### Your instructions
Starting with the line that contains "Max Cap Violations = 0" and stopping after the line that contains "most common cell", return each line below exactly as written, with no others.

### Provided records
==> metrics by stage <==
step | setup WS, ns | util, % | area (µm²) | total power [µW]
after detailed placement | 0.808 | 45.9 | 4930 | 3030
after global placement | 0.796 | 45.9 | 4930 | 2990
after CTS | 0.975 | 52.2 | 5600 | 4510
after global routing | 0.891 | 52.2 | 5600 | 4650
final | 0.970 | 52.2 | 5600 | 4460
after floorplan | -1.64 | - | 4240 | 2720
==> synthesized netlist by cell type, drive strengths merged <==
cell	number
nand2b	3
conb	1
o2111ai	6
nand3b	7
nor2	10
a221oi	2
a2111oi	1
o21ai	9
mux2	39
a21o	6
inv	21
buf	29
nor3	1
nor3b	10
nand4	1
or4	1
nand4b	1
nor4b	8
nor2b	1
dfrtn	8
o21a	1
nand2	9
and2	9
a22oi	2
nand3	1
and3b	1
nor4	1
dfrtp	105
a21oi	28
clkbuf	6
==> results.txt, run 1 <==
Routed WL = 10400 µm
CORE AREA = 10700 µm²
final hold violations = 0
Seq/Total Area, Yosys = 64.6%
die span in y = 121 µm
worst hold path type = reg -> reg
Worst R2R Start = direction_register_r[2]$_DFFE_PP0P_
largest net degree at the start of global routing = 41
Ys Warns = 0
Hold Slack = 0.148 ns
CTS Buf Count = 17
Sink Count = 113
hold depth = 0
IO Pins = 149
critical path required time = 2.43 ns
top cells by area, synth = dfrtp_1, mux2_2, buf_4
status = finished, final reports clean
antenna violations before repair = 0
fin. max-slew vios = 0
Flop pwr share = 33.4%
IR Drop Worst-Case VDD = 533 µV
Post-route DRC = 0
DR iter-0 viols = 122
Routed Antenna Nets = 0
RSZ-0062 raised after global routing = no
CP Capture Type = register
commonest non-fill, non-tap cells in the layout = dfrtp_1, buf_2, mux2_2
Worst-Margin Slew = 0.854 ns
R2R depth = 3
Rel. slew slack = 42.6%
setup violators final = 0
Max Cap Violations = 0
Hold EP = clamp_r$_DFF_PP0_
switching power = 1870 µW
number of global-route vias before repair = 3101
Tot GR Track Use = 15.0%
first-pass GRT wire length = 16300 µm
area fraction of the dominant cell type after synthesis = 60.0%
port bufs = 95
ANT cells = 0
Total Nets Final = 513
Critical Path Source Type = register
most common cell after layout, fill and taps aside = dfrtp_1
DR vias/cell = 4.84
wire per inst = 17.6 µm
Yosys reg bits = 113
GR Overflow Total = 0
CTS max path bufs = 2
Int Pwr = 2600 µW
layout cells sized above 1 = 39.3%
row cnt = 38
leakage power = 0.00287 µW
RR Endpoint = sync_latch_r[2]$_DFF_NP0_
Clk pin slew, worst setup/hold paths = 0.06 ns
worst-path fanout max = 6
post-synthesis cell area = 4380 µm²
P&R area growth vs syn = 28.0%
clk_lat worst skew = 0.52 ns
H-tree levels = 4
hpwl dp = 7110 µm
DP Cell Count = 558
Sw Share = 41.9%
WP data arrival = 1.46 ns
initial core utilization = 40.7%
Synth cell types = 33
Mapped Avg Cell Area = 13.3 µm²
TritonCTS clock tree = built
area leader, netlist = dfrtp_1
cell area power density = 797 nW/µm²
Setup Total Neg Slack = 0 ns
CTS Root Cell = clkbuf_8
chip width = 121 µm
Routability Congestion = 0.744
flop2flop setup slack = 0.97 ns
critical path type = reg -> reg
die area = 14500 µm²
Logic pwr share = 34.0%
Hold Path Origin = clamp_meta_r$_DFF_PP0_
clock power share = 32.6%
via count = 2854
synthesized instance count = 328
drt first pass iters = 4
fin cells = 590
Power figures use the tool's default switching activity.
<file path="config.mk">
export PLATFORM = sky130hd
export DESIGN_NAME = fsp_sequencer
export DESIGN_NICKNAME = d
export VERILOG_FILES = /design/src/core/fsp_pkg.sv /design/src/core/fsp_sequencer.sv /design/src/core/fsp_arm_timer.sv /design/src/core/fsp_page_buf.sv
export SDC_FILE = /design/constraint.sdc
export NUM_CORES = 1
export LEC_CHECK = 0
export ABC_AREA = 1
export BUFFER_PORTS_ARGS = -buffer_cell sky130_fd_sc_hd__buf_2
export CAP_MARGIN = 10
export CORE_MARGIN = 5
export CORE_UTILIZATION = 45
export DETAILED_ROUTE_END_ITERATION = 8
export REMOVE_ABC_BUFFERS = 1
export SLEW_MARGIN = 20
export SYNTH_ARGS = -nofsm -noshare
export SYNTH_HDL_FRONTEND = slang
export SYNTH_SLANG_ARGS = --single-unit
</file>
<file path="constraint.sdc">
create_clock -name core_clk -period 23.6 [get_ports core_clk]
set_input_delay 4.72 -clock core_clk [delete_from_list [all_inputs] [get_ports core_clk]]
set_output_delay 4.72 -clock core_clk [all_outputs]
set_load 0.02 [all_outputs]
</file>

### Output for this task
Max Cap Violations = 0
Hold EP = clamp_r$_DFF_PP0_
switching power = 1870 µW
number of global-route vias before repair = 3101
Tot GR Track Use = 15.0%
first-pass GRT wire length = 16300 µm
area fraction of the dominant cell type after synthesis = 60.0%
port bufs = 95
ANT cells = 0
Total Nets Final = 513
Critical Path Source Type = register
most common cell after layout, fill and taps aside = dfrtp_1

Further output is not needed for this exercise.